[YOUR ASSIGNMENT]: Say how many lines of the records include the string "disable". Nothing else belongs in the answer.

[Collected data]

<file path="config.mk">
export PLATFORM = sky130hd
export DESIGN_NAME = dsar_seq
export DESIGN_NICKNAME = d
export VERILOG_FILES = /design/src/rtl/dsar_pkg.sv /design/src/rtl/sar_bit_walker.sv /design/src/rtl/sar_az_ctrl.sv /design/src/rtl/dsar_seq.sv
export SDC_FILE = /design/constraint.sdc
export NUM_CORES = 1
export LEC_CHECK = 0
export BUFFER_PORTS_ARGS = -buffer_cell sky130_fd_sc_hd__buf_4
export CAP_MARGIN = 20
export CORE_MARGIN = 3
export CORE_UTILIZATION = 51
export CTS_CLUSTER_SIZE = 30
export DETAILED_ROUTE_END_ITERATION = 6
export PLACE_DENSITY = 0.72
export SYNTH_ARGS = -nofsm -noshare
export SYNTH_HDL_FRONTEND = slang
export SYNTH_HIERARCHICAL = 1
export SYNTH_SLANG_ARGS = --single-unit
</file>
<file path="constraint.sdc">
create_clock -name clk -period 3.2 [get_ports clk]
set_input_delay 0.64 -clock clk [delete_from_list [all_inputs] [get_ports clk]]
set_output_delay 0.64 -clock clk [all_outputs]
set_load 0.005 [all_outputs]
</file>
<file path="src/rtl/dsar_pkg.sv">
package dsar_pkg;

   typedef enum logic [1:0] {
      MODE_DIFF     = 2'b00,
      MODE_SINGLE   = 2'b01,
      MODE_LORES    = 2'b10,
      MODE_DIFF_ALT = 2'b11
   } conv_mode_e;

   typedef enum logic [2:0] {
      ST_IDLE,
      ST_PREP,
      ST_NSET,
      ST_NCMP,
      ST_PSET,
      ST_PCMP,
      ST_DONE
   } seq_state_e;

   function automatic logic mode_has_neg(input logic [1:0] m);
      return (m == MODE_DIFF) || (m == MODE_DIFF_ALT);
   endfunction

endpackage

</file>
<file path="src/rtl/sar_bit_walker.sv">
// Successive-approximation register: holds decided bits and a one-hot trial mask.
module sar_bit_walker #(
   parameter int W = 16
) (
   input  logic         clk,
   input  logic         rst_n,
   input  logic         clr,
   input  logic         present,
   input  logic         decide,
   input  logic         keep,
   output logic [W-1:0] dac,
   output logic [W-1:0] code
);

   logic [W-1:0] code_q;
   logic [W-1:0] mask_q;

   always_ff @(posedge clk or negedge rst_n) begin
      if (!rst_n) begin
         code_q <= '0;
         mask_q <= '0;
      end else if (clr) begin
         code_q <= '0;
         mask_q <= {1'b1, {(W-1){1'b0}}};
      end else if (decide) begin
         if (keep) code_q <= code_q | mask_q;
         mask_q <= mask_q >> 1;
      end
   end

   assign dac  = code_q | (present ? mask_q : '0);
   assign code = code_q;

   // Trial mask never carries more than one bit
   p_mask_onehot_r7: assert property (@(posedge clk) disable iff (!rst_n)
      $onehot0(mask_q));

   // A decision never changes a bit above the current trial
   p_decided_stable_r7: assert property (@(posedge clk) disable iff (!rst_n)
      (decide && !clr) |=> ((code_q & ~$past(mask_q)) == ($past(code_q) & ~$past(mask_q))));

endmodule

</file>
<file path="src/rtl/sar_az_ctrl.sv">
// Auto-zero sequencer: both controls high, then output stage released, then input.
module sar_az_ctrl #(
   parameter int AZ_CYC = 2
) (
   input  logic clk,
   input  logic rst_n,
   input  logic begin_i,
   output logic az_out,
   output logic az_in,
   output logic fin
);

   localparam int CW = (AZ_CYC < 2) ? 1 : $clog2(AZ_CYC);

   typedef enum logic [1:0] {AZ_OFF, AZ_HOLD, AZ_GAP} az_state_e;

   az_state_e         st_q;
   logic [CW-1:0]     cnt_q;

   always_ff @(posedge clk or negedge rst_n) begin
      if (!rst_n) begin
         st_q  <= AZ_OFF;
         cnt_q <= '0;
      end else begin
         unique case (st_q)
            AZ_OFF: if (begin_i) begin
               st_q  <= AZ_HOLD;
               cnt_q <= '0;
            end
            AZ_HOLD: begin
               if (cnt_q == CW'(AZ_CYC-1)) st_q <= AZ_GAP;
               else                        cnt_q <= cnt_q + 1'b1;
            end
            AZ_GAP:  st_q <= AZ_OFF;
            default: st_q <= AZ_OFF;
         endcase
      end
   end

   assign az_out = (st_q == AZ_HOLD);
   assign az_in  = (st_q == AZ_HOLD) || (st_q == AZ_GAP);
   assign fin    = (st_q == AZ_GAP);

   // Output-stage control is never held while the input control is released
   p_az_order_r6: assert property (@(posedge clk) disable iff (!rst_n)
      az_out |-> az_in);

   // Input control falls exactly one cycle after the output-stage control
   p_az_gap_r6: assert property (@(posedge clk) disable iff (!rst_n)
      $fell(az_out) |=> $fell(az_in));

endmodule

</file>
<file path="src/rtl/dsar_seq.sv">
module dsar_seq
   import dsar_pkg::*;
#(
   parameter int DATA_W    = 16,
   parameter int NEG_STEPS = 5,
   parameter int LR_STEPS  = 12,
   parameter int AZ_CYC    = 2
) (
   input  logic              clk,
   input  logic              rst_n,
   input  logic              start,
   input  logic [1:0]        mode,
   input  logic              cmp_lp,
   input  logic              cmp_pr,
   output logic              busy,
   output logic              done,
   output logic              cmp_clk,
   output logic              az_out,
   output logic              az_in,
   output logic [DATA_W-1:0] neg_dac,
   output logic [DATA_W-1:0] pos_dac,
   output logic [DATA_W:0]   result
);

   localparam int RES_W = DATA_W + 1;
   localparam int CNT_W = $clog2(DATA_W + 1);
   localparam int NEG_LOW = DATA_W - NEG_STEPS;

   if (NEG_STEPS < 1 || NEG_STEPS >= DATA_W) begin : g_bad_neg
      $error("NEG_STEPS must lie in 1..DATA_W-1");
   end
   if (LR_STEPS < 1 || LR_STEPS > DATA_W) begin : g_bad_lr
      $error("LR_STEPS must lie in 1..DATA_W");
   end
   if (AZ_CYC < 1) begin : g_bad_az
      $error("AZ_CYC must be at least 1");
   end

   seq_state_e       state_q;
   logic [1:0]       mode_q;
   logic [CNT_W-1:0] step_q;
   logic             accept;
   logic             az_fin;
   logic [CNT_W-1:0] pos_last;
   logic [DATA_W-1:0] neg_code, pos_code;

   assign accept   = (state_q == ST_IDLE) && start;
   assign pos_last = (mode_q == MODE_LORES) ? CNT_W'(LR_STEPS-1) : CNT_W'(DATA_W-1);

   always_ff @(posedge clk or negedge rst_n) begin
      if (!rst_n) begin
         state_q <= ST_IDLE;
         mode_q  <= MODE_DIFF;
         step_q  <= '0;
      end else begin
         unique case (state_q)
            ST_IDLE: if (accept) begin
               state_q <= ST_PREP;
               mode_q  <= mode;
            end
            ST_PREP: if (az_fin) begin
               state_q <= mode_has_neg(mode_q) ? ST_NSET : ST_PSET;
               step_q  <= '0;
            end
            ST_NSET: state_q <= ST_NCMP;
            ST_NCMP: begin
               if (step_q == CNT_W'(NEG_STEPS-1)) begin
                  state_q <= ST_PSET;
                  step_q  <= '0;
               end else begin
                  state_q <= ST_NSET;
                  step_q  <= step_q + 1'b1;
               end
            end
            ST_PSET: state_q <= ST_PCMP;
            ST_PCMP: begin
               if (step_q == pos_last) begin
                  state_q <= ST_DONE;
               end else begin
                  state_q <= ST_PSET;
                  step_q  <= step_q + 1'b1;
               end
            end
            ST_DONE: state_q <= ST_IDLE;
            default: state_q <= ST_IDLE;
         endcase
      end
   end

   sar_az_ctrl #(.AZ_CYC(AZ_CYC)) u_az (
      .clk    (clk),
      .rst_n  (rst_n),
      .begin_i(accept),
      .az_out (az_out),
      .az_in  (az_in),
      .fin    (az_fin)
   );

   sar_bit_walker #(.W(DATA_W)) u_neg (
      .clk    (clk),
      .rst_n  (rst_n),
      .clr    (accept),
      .present((state_q == ST_NSET) || (state_q == ST_NCMP)),
      .decide (state_q == ST_NCMP),
      .keep   (cmp_lp),
      .dac    (neg_dac),
      .code   (neg_code)
   );

   sar_bit_walker #(.W(DATA_W)) u_pos (
      .clk    (clk),
      .rst_n  (rst_n),
      .clr    (accept),
      .present((state_q == ST_PSET) || (state_q == ST_PCMP)),
      .decide (state_q == ST_PCMP),
      .keep   (cmp_pr),
      .dac    (pos_dac),
      .code   (pos_code)
   );

   assign busy    = (state_q != ST_IDLE);
   assign done    = (state_q == ST_DONE);
   assign cmp_clk = !((state_q == ST_NCMP) || (state_q == ST_PCMP));
   assign result  = RES_W'({1'b0, pos_code}) - RES_W'({1'b0, neg_code});

   // Coarse search never reaches below its bit range
   p_neg_low_zero_r1: assert property (@(posedge clk) disable iff (!rst_n)
      neg_dac[NEG_LOW-1:0] == '0);

   // Positive DAC idle while the negative phase runs
   p_pos_idle_r2: assert property (@(posedge clk) disable iff (!rst_n)
      ((state_q == ST_NSET) || (state_q == ST_NCMP)) |-> (pos_dac == '0));

   // Negative DAC untouched outside differential conversions
   p_neg_unused_r4: assert property (@(posedge clk) disable iff (!rst_n)
      (busy && !mode_has_neg(mode_q)) |-> (neg_dac == '0));

   // Low-resolution codes carry no bits below the resolved range
   p_lores_low_r5: assert property (@(posedge clk) disable iff (!rst_n)
      (busy && mode_q == MODE_LORES) |-> (pos_dac[DATA_W-LR_STEPS-1:0] == '0));

   // Every compare half is followed by a reset half
   p_cmp_alt_r7: assert property (@(posedge clk) disable iff (!rst_n)
      !cmp_clk |=> cmp_clk);

   // Comparator is never clocked during auto-zero
   p_no_cmp_in_az_r6: assert property (@(posedge clk) disable iff (!rst_n)
      az_in |-> cmp_clk);

   // Done is a single-cycle pulse
   p_done_pulse_r8: assert property (@(posedge clk) disable iff (!rst_n)
      done |=> !done);

   // Result held while idle with no new start
   p_result_held_r8: assert property (@(posedge clk) disable iff (!rst_n)
      (!busy && !start) |=> $stable(result));

endmodule

</file>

[SOLUTION TO THIS EXERCISE]: 12